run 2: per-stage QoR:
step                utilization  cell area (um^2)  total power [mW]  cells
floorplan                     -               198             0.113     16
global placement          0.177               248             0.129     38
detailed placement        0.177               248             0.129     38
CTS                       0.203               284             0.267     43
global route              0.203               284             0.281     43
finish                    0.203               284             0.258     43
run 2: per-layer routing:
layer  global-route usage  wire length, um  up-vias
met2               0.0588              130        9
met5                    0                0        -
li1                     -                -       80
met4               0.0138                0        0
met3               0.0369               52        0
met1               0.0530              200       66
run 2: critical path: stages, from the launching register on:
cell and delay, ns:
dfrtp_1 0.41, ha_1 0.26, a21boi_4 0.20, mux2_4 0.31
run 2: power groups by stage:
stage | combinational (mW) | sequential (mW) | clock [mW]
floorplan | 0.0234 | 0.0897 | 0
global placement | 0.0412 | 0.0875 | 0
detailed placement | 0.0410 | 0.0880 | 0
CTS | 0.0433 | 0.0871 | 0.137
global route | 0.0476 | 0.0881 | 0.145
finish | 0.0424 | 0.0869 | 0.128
--------------------
YOUR GOAL:
Your task is to transcribe the line containing "floorplan | 0.0234 | 0.0897 | 0" and every line after it, through the last line of the data, exactly as written and with nothing more.

SOLUTION:
floorplan | 0.0234 | 0.0897 | 0
global placement | 0.0412 | 0.0875 | 0
detailed placement | 0.0410 | 0.0880 | 0
CTS | 0.0433 | 0.0871 | 0.137
global route | 0.0476 | 0.0881 | 0.145
finish | 0.0424 | 0.0869 | 0.128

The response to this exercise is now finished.